━━━ GIVEN RECORDS

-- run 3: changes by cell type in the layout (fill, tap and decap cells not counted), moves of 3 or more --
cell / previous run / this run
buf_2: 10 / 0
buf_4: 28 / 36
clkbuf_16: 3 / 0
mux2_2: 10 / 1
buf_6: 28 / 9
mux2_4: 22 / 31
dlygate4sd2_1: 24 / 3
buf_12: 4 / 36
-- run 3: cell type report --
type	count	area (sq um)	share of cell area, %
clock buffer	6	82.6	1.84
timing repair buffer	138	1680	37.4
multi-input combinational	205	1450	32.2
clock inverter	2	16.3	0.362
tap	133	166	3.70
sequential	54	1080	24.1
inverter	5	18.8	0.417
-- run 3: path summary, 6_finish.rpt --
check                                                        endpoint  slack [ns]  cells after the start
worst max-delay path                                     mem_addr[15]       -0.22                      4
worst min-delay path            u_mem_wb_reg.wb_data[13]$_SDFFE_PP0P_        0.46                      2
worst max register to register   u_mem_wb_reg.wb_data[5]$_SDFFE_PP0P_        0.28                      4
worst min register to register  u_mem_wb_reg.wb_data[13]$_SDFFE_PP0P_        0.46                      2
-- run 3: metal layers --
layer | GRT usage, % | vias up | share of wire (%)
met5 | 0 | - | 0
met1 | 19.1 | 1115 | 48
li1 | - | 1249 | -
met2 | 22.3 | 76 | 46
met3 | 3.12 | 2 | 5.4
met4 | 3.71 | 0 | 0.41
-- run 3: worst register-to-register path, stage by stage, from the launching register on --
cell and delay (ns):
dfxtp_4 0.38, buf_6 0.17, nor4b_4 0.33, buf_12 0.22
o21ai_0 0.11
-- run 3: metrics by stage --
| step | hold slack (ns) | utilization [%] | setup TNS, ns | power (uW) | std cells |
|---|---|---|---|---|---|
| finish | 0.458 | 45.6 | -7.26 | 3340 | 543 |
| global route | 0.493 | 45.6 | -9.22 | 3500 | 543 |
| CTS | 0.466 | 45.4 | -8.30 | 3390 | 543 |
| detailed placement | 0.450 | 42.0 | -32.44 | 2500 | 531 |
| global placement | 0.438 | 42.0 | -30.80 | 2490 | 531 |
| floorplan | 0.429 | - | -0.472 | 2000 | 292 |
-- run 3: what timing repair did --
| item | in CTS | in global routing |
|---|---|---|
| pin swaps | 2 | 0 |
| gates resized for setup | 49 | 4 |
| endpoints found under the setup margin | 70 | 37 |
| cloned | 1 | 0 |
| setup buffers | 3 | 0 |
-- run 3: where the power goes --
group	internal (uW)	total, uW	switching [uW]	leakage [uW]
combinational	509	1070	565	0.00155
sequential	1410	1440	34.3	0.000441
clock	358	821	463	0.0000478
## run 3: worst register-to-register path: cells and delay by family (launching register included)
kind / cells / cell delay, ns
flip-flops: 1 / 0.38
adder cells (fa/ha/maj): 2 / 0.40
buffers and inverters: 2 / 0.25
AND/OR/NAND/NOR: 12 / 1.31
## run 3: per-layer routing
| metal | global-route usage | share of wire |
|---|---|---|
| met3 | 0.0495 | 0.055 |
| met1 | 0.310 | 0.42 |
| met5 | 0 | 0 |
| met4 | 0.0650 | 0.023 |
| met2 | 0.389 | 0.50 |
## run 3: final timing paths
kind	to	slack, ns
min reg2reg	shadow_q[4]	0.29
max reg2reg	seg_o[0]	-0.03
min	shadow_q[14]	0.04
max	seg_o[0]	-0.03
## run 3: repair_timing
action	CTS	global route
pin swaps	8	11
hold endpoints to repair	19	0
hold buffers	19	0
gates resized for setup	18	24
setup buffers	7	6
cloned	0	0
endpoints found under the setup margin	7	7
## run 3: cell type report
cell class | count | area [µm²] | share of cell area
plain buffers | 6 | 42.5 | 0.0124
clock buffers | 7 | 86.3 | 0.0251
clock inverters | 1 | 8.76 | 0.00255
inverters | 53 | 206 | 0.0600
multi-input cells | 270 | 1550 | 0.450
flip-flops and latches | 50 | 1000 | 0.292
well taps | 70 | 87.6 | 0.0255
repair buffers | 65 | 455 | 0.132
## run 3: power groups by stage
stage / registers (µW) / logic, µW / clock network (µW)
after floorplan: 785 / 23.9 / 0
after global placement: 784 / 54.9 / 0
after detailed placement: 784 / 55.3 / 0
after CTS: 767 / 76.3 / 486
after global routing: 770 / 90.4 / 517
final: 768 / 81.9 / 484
--- config.mk ---
export PLATFORM = sky130hd
export DESIGN_NAME = graph_loader
export DESIGN_NICKNAME = d
export VERILOG_FILES = /design/src/rtl/graph_loader.sv
export SDC_FILE = /design/constraint.sdc
export NUM_CORES = 1
export LEC_CHECK = 0
export BUFFER_PORTS_ARGS = -buffer_cell sky130_fd_sc_hd__buf_2
export CAP_MARGIN = 30
export CELL_PAD_IN_SITES_DETAIL_PLACEMENT = 1
export CELL_PAD_IN_SITES_GLOBAL_PLACEMENT = 1
export CORE_ASPECT_RATIO = 1.25
export CORE_UTILIZATION = 33
export CTS_CLUSTER_DIAMETER = 40
export DETAILED_ROUTE_END_ITERATION = 10
export PLACE_DENSITY_LB_ADDON = 0.12
export SLEW_MARGIN = 20
export SYNTH_ARGS = -nofsm -noshare
export SYNTH_HDL_FRONTEND = slang
export SYNTH_SLANG_ARGS = --single-unit
--- constraint.sdc ---
create_clock -name clk -period 1.8 [get_ports clk]
set_clock_uncertainty 0.15 [all_clocks]
set_input_delay 0.18 -clock clk [delete_from_list [all_inputs] [get_ports clk]]
set_output_delay 0.18 -clock clk [all_outputs]
set_load 0.05 [all_outputs]
File: config.mk
export PLATFORM = sky130hd
export DESIGN_NAME = instr_trace_buffer
export DESIGN_NICKNAME = d
export VERILOG_FILES = /design/src/rtl/instr_trace_buffer.sv
export SDC_FILE = /design/constraint.sdc
export NUM_CORES = 1
export LEC_CHECK = 0
export BUFFER_PORTS_ARGS = -buffer_cell sky130_fd_sc_hd__buf_4
export CAP_MARGIN = 20
export CORE_UTILIZATION = 35
export DETAILED_ROUTE_END_ITERATION = 6
export GPL_ROUTABILITY_DRIVEN = 0
export PLACE_DENSITY = 0.52
export SYNTH_ARGS = -nofsm -noshare
export SYNTH_HDL_FRONTEND = slang
export SYNTH_SLANG_ARGS = --single-unit
File: constraint.sdc
create_clock -name CLK -period 4.65 [get_ports CLK]
set_input_delay 0 -clock CLK [delete_from_list [all_inputs] [get_ports CLK]]
set_output_delay 0 -clock CLK [all_outputs]
set_load 0.1 [all_outputs]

━━━━━━

*BRIEF*. Locate and copy each line in the data above that includes the word "stage".

*WRITTEN RESPONSE*.
-- run 3: worst register-to-register path, stage by stage, from the launching register on --
-- run 3: metrics by stage --
## run 3: power groups by stage
stage / registers (µW) / logic, µW / clock network (µW)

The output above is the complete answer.